DHCP Snooping

C

DHCP snooping is a security feature that can be implemented on switches to prevent unauthorized DHCP servers from providing IP addresses to clients on the network. It also helps to prevent rogue DHCP servers, which can be a security threat to the network. DHCP snooping works by intercepting DHCP packets and verifying their contents against a DHCP snooping database.

The correct statement about DHCP snooping is C. It blocks traffic from DHCP servers on untrusted interfaces.

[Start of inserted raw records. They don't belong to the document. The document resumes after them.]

--- config.mk ---
export PLATFORM = sky130hd
export DESIGN_NAME = mole_round_ctrl
export DESIGN_NICKNAME = d
export VERILOG_FILES = /design/src/rtl/mole_round_ctrl.sv
export SDC_FILE = /design/constraint.sdc
export NUM_CORES = 1
export LEC_CHECK = 0
export CAP_MARGIN = 5
export CORE_ASPECT_RATIO = 0.8
export CORE_MARGIN = 5
export CORE_UTILIZATION = 39
export CTS_BUF_LIST = sky130_fd_sc_hd__clkbuf_8
export CTS_CLUSTER_DIAMETER = 40
export DETAILED_ROUTE_END_ITERATION = 10
export DONT_BUFFER_PORTS = 1
export GPL_ROUTABILITY_DRIVEN = 0
export HOLD_SLACK_MARGIN = 0.06
export PLACE_DENSITY = 0.56
export SLEW_MARGIN = 30
export SYNTH_ARGS = -nofsm -noshare
export SYNTH_HDL_FRONTEND = slang
export SYNTH_SLANG_ARGS = --single-unit
--- constraint.sdc ---
create_clock -name clk_i -period 4.6 [get_ports clk_i]
set_input_delay 1.38 -clock clk_i [delete_from_list [all_inputs] [get_ports clk_i]]
set_output_delay 1.38 -clock clk_i [all_outputs]
set_load 0.01 [all_outputs]
--- src/rtl/mole_round_ctrl.sv ---
// rtl/mole_round_ctrl.sv - whack-a-mole round sequencer: moles, hits, score, combo, fever, end lights
// Build option MOLE_FEVER_EN enables the fever bonus mode; without it FEVER is never entered.
`timescale 1ns/1ps
module mole_round_ctrl #(
  parameter int unsigned ROUND_TICKS = 45,
  parameter int unsigned COMBO_TH    = 10,
  parameter int unsigned FEVER_TICKS = 5,
  parameter logic [7:0]  LFSR_SEED   = 8'hA5
) (
  input  logic       clk_i,
  input  logic       rst_n_i,
  input  logic       tick_i,
  input  logic       start_i,
  input  logic [7:0] keypad_i,
  output logic [7:0] mole_o,
  output logic [7:0] score_o,
  output logic [3:0] combo_o,
  output logic [7:0] timer_o,
  output logic       fever_o,
  output logic       finish_o
);

`ifdef MOLE_FEVER_EN
  localparam bit FEVER_EN = 1'b1;
`else
  localparam bit FEVER_EN = 1'b0;
`endif

  localparam logic [7:0] ROUND_TICKS_L = 8'(ROUND_TICKS);
  localparam logic [3:0] COMBO_TH_L    = 4'(COMBO_TH);
  localparam logic [3:0] FEVER_TICKS_L = 4'(FEVER_TICKS);

  typedef enum logic [2:0] {S_IDLE, S_RUN, S_FEVER, S_END_OFF, S_DONE} state_e;

  state_e     state_q;
  logic [7:0] lfsr_q, key_s_q, keypad_q, mole_q, score_q, timer_q;
  logic [3:0] combo_q, fever_cnt_q;
  logic       hit_done_q, fever_q, finish_q;

  logic [7:0] press, lfsr_d, score_hit_d;
  logic [8:0] score_sum;
  logic [3:0] combo_hit_d, combo_tick_d, fever_cnt_d;
  logic       press_valid, in_play, hit, wrong, fever_go;

  // key_s_q is the edge register; press is formed one clk later so scoring lands 2 clk after the key edge
  always_comb begin
    press       = key_s_q & ~keypad_q;
    press_valid = $onehot(press);
    in_play     = (state_q == S_RUN) || (state_q == S_FEVER);
    hit         = in_play && press_valid && (|(press & mole_q)) && !hit_done_q;
    wrong       = (state_q == S_RUN) && press_valid && !(|(press & mole_q));
    lfsr_d      = {1'b0, lfsr_q[7:1]} ^ (lfsr_q[0] ? 8'hB8 : 8'h00);
    score_sum   = {1'b0, score_q} + ((FEVER_EN && state_q == S_FEVER) ? 9'd3 : 9'd1);
    score_hit_d = score_sum[8] ? 8'hFF : score_sum[7:0];
    combo_hit_d = combo_q;
    if (state_q == S_RUN) begin
      if (hit)        combo_hit_d = (combo_q == 4'hF) ? 4'hF : combo_q + 4'd1;
      else if (wrong) combo_hit_d = 4'd0;
    end
    // a window that ends without any hit (including one landing on the tick) breaks the combo
    combo_tick_d = (state_q == S_RUN && !hit_done_q && !hit) ? 4'd0 : combo_hit_d;
    fever_go     = FEVER_EN && (combo_tick_d >= COMBO_TH_L);
    fever_cnt_d  = fever_cnt_q + 4'd1;
  end

  always_ff @(posedge clk_i or negedge rst_n_i) begin
    if (!rst_n_i) begin
      state_q     <= S_IDLE;
      lfsr_q      <= LFSR_SEED;
      key_s_q     <= 8'h00;
      keypad_q    <= 8'h00;
      mole_q      <= 8'h00;
      score_q     <= 8'h00;
      combo_q     <= 4'd0;
      timer_q     <= ROUND_TICKS_L;
      fever_cnt_q <= 4'd0;
      hit_done_q  <= 1'b0;
      fever_q     <= 1'b0;
      finish_q    <= 1'b0;
    end else begin
      key_s_q  <= keypad_i;
      keypad_q <= key_s_q;
      case (state_q)
        S_IDLE, S_DONE: begin
          if (start_i) begin
            state_q    <= S_RUN;
            mole_q     <= lfsr_q;
            lfsr_q     <= lfsr_d;
            score_q    <= 8'h00;
            combo_q    <= 4'd0;
            timer_q    <= ROUND_TICKS_L;
            hit_done_q <= 1'b0;
            finish_q   <= 1'b0;
            fever_q    <= 1'b0;
          end
        end
        S_RUN, S_FEVER: begin
          combo_q <= combo_hit_d;
          if (hit) begin
            score_q    <= score_hit_d;
            mole_q     <= mole_q & ~press;
            hit_done_q <= 1'b1;
          end
          if (tick_i) begin
            hit_done_q <= 1'b0;
            combo_q    <= combo_tick_d;
            if (timer_q == 8'd1) begin
              timer_q <= 8'd0;
              mole_q  <= 8'h00;
              state_q <= S_END_OFF;
              fever_q <= 1'b0;
            end else begin
              timer_q <= timer_q - 8'd1;
              if (state_q == S_RUN) begin
                if (fever_go) begin
                  state_q     <= S_FEVER;
                  fever_cnt_q <= 4'd0;
                  mole_q      <= 8'hF0;
                  fever_q     <= 1'b1;
                end else begin
                  mole_q <= lfsr_q;
                  lfsr_q <= lfsr_d;
                end
              end else if (fever_cnt_d == FEVER_TICKS_L) begin
                state_q <= S_RUN;
                combo_q <= 4'd0;
                mole_q  <= lfsr_q;
                lfsr_q  <= lfsr_d;
                fever_q <= 1'b0;
              end else begin
                fever_cnt_q <= fever_cnt_d;
                mole_q      <= fever_cnt_d[0] ? 8'h0F : 8'hF0;
              end
            end
          end
        end
        S_END_OFF: begin
          if (tick_i) begin
            mole_q   <= 8'hFF;
            state_q  <= S_DONE;
            finish_q <= 1'b1;
          end
        end
        default: state_q <= S_IDLE;
      endcase
    end
  end

  assign mole_o   = mole_q;
  assign score_o  = score_q;
  assign combo_o  = combo_q;
  assign timer_o  = timer_q;
  assign fever_o  = fever_q;
  assign finish_o = finish_q;

endmodule
==> results of run 1 <==
-- per-layer routing --
metal / vias to the layer above / GRT usage [%] / wire length, microns
li1: 1251 / - / -
met1: 1274 / 21.6 / 3800
met2: 66 / 23.7 / 3660
met3: 8 / 7.08 / 567
met4: 0 / 4.69 / 77
met5: - / 0 / 0
-- Yosys cell counts, drive strengths merged (3+ instances only) --
| cell type | instances | share of area [%] |
|---|---|---|
| nand3b | 6 | 1.3 |
| a32oi | 3 | 0.76 |
| nand2b | 6 | 1.1 |
| nor2 | 18 | 2.0 |
| nor3 | 7 | 1.0 |
| o21ai | 30 | 4.7 |
| fa | 4 | 2.3 |
| nor2b | 6 | 1.1 |
| xnor2 | 5 | 1.3 |
| and3b | 5 | 1.3 |
| a21oi | 25 | 4.1 |
| buf | 6 | 1.4 |
| xor2 | 3 | 0.76 |
| mux2 | 8 | 3.5 |
| a31oi | 5 | 0.91 |
| o22a | 4 | 1.1 |
| or3 | 4 | 0.73 |
| o32a | 8 | 2.3 |
| nand2 | 25 | 2.8 |
| ha | 9 | 3.3 |
| inv | 25 | 2.7 |
| or3b | 3 | 0.76 |
| nand3 | 9 | 1.5 |
| o31ai | 8 | 1.7 |
| clkbuf | 7 | 0.76 |
| dfstp | 8 | 6.1 |
| dfrtp | 53 | 38 |
-- final cells by class --
class | instances | area share (%)
inverter | 25 | 2.52
clock buffer | 10 | 3.70
clock inverter | 6 | 1.45
sequential | 61 | 41.3
timing repair buffer | 1 | 0.202
tap | 112 | 3.77
multi-input combinational | 241 | 47.0
-- worst register-to-register path, delay by kind of cell, from the launching register on --
kind                     cells  cell delay, ps
AND/OR/NAND/NOR              2             400
flip-flops                   1             350
adder cells (fa/ha/maj)      5            2000
buffers and inverters        3             180
AO/OA/AOI/OAI                4            1240
-- stage by stage --
stage | setup WS [ps] | hold slack [ps] | instances | power (mW)
after global placement | 352 | 357 | 440 | 1.47
after global routing | 43.7 | 399 | 456 | 2.12
after floorplan | 636 | 347 | 340 | 1.32
final | 380 | 370 | 456 | 1.96
after detailed placement | 245 | 360 | 440 | 1.49
after CTS | 230 | 374 | 456 | 1.98
-- flip-flops by register name, summed over array words and instances (netlist names) --
signal,flops
key_s_q,8
keypad_q,8
lfsr_q,8
mole_o,8
score_o,8
timer_o,8
combo_o,4
fever_cnt_q,4
state_q,3
finish_o,1
hit_done_q,1
-- report_power, final --
part / internal [mW] / switching [mW]
clock: 0.259 / 0.217
sequential: 0.656 / 0.202
combinational: 0.265 / 0.360
-- kinds of logic after synthesis --
logic type / count (synthesis)
XOR/XNOR: 8
buffers and inverters: 38
AO/OA/AOI/OAI: 108
adder cells (fa/ha/maj): 13
AND/OR/NAND/NOR: 102
flip-flops: 61
multiplexers: 9
other: 1
-- timing repair --
item,CTS,global route
buffers inserted,0,0
gates resized for setup,0,1
setup endpoints to repair,0,4
-- worst paths after layout --
kind / startpoint / cells past startpoint / end
worst max register to register: key_s_q[1] / 14 / mole_o[2]
max in group asynchronous: rst_n_i / 0 / lfsr_q[0]
worst min-delay path: key_s_q[2] / 0 / keypad_q[2]
worst max-delay path: key_s_q[1] / 14 / mole_o[2]
min in group asynchronous: rst_n_i / 0 / timer_o[4]
worst min register to register: key_s_q[2] / 0 / keypad_q[2]
==> flow_summary_export.csv, run 1 <==
group,metric,value,unit
yosys,synth_cell_types,69,
yosys,yosys_register_bits,61,
critical_path,slowest_delay,480,ps
sta,relSlewSlack,41.0,%
layout,drive_above_1_share,14.5,%
sta,maxSlewViolCount,0,
cts,cts_buffers,9,
die,floorplan.initialDensity,40.3,%
critical_path,cp_max_fo,8,
yosys,synth_compound_area_share,22.0,%
sta,layout_worst_path_cycle_share,91.7,%
place,io_buffer_count,0,
critical_path,cp-end-kind,"flop",
global_routing,grt_use_total,16.2,%
yosys,synth_nets,365,
yosys,synth_fa_ha_area_share,5.59,%
global_routing,grt_pass1_wl,13600,microns
cts,cts_htree_levels,3,
layout,diodes,0,
die,die_area,10800,sq um
yosys,synth_top_family_by_area,"compound AO/OA/AOI/OAI gates",
power,p_leak,1.55,nW
drt,ant_nets,0,
run,maxCapViolations,0,
sta,worst_pin_slew,882,ps
cts,cts.path.max_buffers,2,
yosys,synth-simple-area-share,17.1,%
sta,finalSetupViolations,0,
yosys,synth-xor-area-share,2.03,%
critical_path,critPathTopFamily,"adder cells",
critical_path,cp.arrival,4510,ps
run_status,status,"complete, no violations",
die,core_area,8560,sq um
sta,post-route-min-period,4220,ps
yosys,synthMuxAreaShare,3.77,%
die,ios,42,
critical_path,crit_required,4890,ps
drt,via_count,2599,
drt,routed_via_density,5.70,
cts,cts_root_buffer,"clkbuf_8",
sta,clock.fmax,0.237,GHz
yosys,yosysSeqAreaShare,44.5,%
critical_path,r2r_slack,380,ps
drt,first_iter_violations,177,
critical_path,crit_chain,"nor2b_1 > fa_1 > fa_1 > inv_1 > fa_1 > inv_1 > ha_1 > inv_1 > fa_1 > and3b_1 > a41oi_1 > a211o_1 > a21oi_2 > o32a_1",
layout,fillers,823,
yosys,yosys_warnings,0,
drt,drc_errors,0,
layout,fin_util,43.5,%
min_path,hold_path_class,"reg -> reg",
critical_path,cp-start-kind,"flop",
die,rows,30,
place,place_area,3520,sq um
yosys,postSynthAreaPerCell,10.1,sq um
sta,setup_tns,0,ps
cts,cts_tree,"yes",
yosys,synth-main-ff-cell,"dfrtp_1",
cts,clk_pin_slew,70,ps
drt,wl,8110,microns
power,p_per_area,527,nW/um^2
layout,multiInputGateArea,1750,sq um
global_routing,antenna_found_initial,0,
global_routing,grt_max_degree,62,
global_routing,overflow,0,
critical_path,worst-path-buf-inv,3,
layout,area_growth_syn_to_layout,7.80,%
layout,final_cell_mix,"dfrtp_1 (53), o21ai_0 (28), inv_1 (26)",
global_routing,grt_pass1_vias,2531,
layout,seq_area,1540,sq um
yosys,synth_edf_count,0,
layout,final_area,3720,sq um
sta,fin_skew,11.4,ps
sta,rsz0062_at_grt,"no",
critical_path,cpMostUsedCell,"fa_1",
sta,finalHoldViolations,0,
cts,hold_buffers,0,
cts,clock_latency,360,ps
critical_path,crit_type,"reg -> reg",
place,hpwlAfterDp,5760,microns
drt,wire_per_inst,17.8,microns
die,die_y,94.1,microns
cts,numClockSinks,61,
critical_path,crit_slowest_cell,"fa_1",
power,vdd_drop_max,0.241,mV
yosys,async_reset_ff_share,100,%
layout,final_common_cell,"dfrtp_1",
yosys,synth_cells,340,
layout,num-nets-final,364,
drt,drt-pass1-iter-count,4,
yosys,synth_area,3450,sq um
die,die_w,115,microns
No activity file was read; power rests on OpenSTA's default activity.
==> run 2: changes to the inputs <==
Settings changed: CAP_MARGIN 5 to 20.
==> results of run 2 <==
Final layout, timing and power as in run 1 (identical DEF).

Explanation of each option: A. DHCP snooping can only be configured on switches, not routers. It is a layer 2 security feature that operates at the access layer of the network. B. DHCP snooping uses DHCPDiscover packets to identify DHCP servers. However, it does not use these packets to identify servers. Instead, it uses a DHCP snooping database that contains information about authorized DHCP servers on the network. C. DHCP snooping blocks traffic from DHCP servers on untrusted interfaces. An interface is considered untrusted if it is not configured as a trusted interface. When a DHCP server is connected to an untrusted interface, DHCP snooping blocks DHCP packets from that server to prevent it from providing IP addresses to clients on the network. D. DHCP snooping only allows packets from trusted ports if their source MAC address is found in the binding table. If a packet is received on an untrusted interface, DHCP snooping will drop the packet by default, regardless of the source MAC address. Only packets from trusted ports that match the MAC address in the binding table are allowed through.

In conclusion, DHCP snooping is a useful security feature that can be used to protect against rogue DHCP servers. It can be configured on switches, and it blocks traffic from DHCP servers on untrusted interfaces.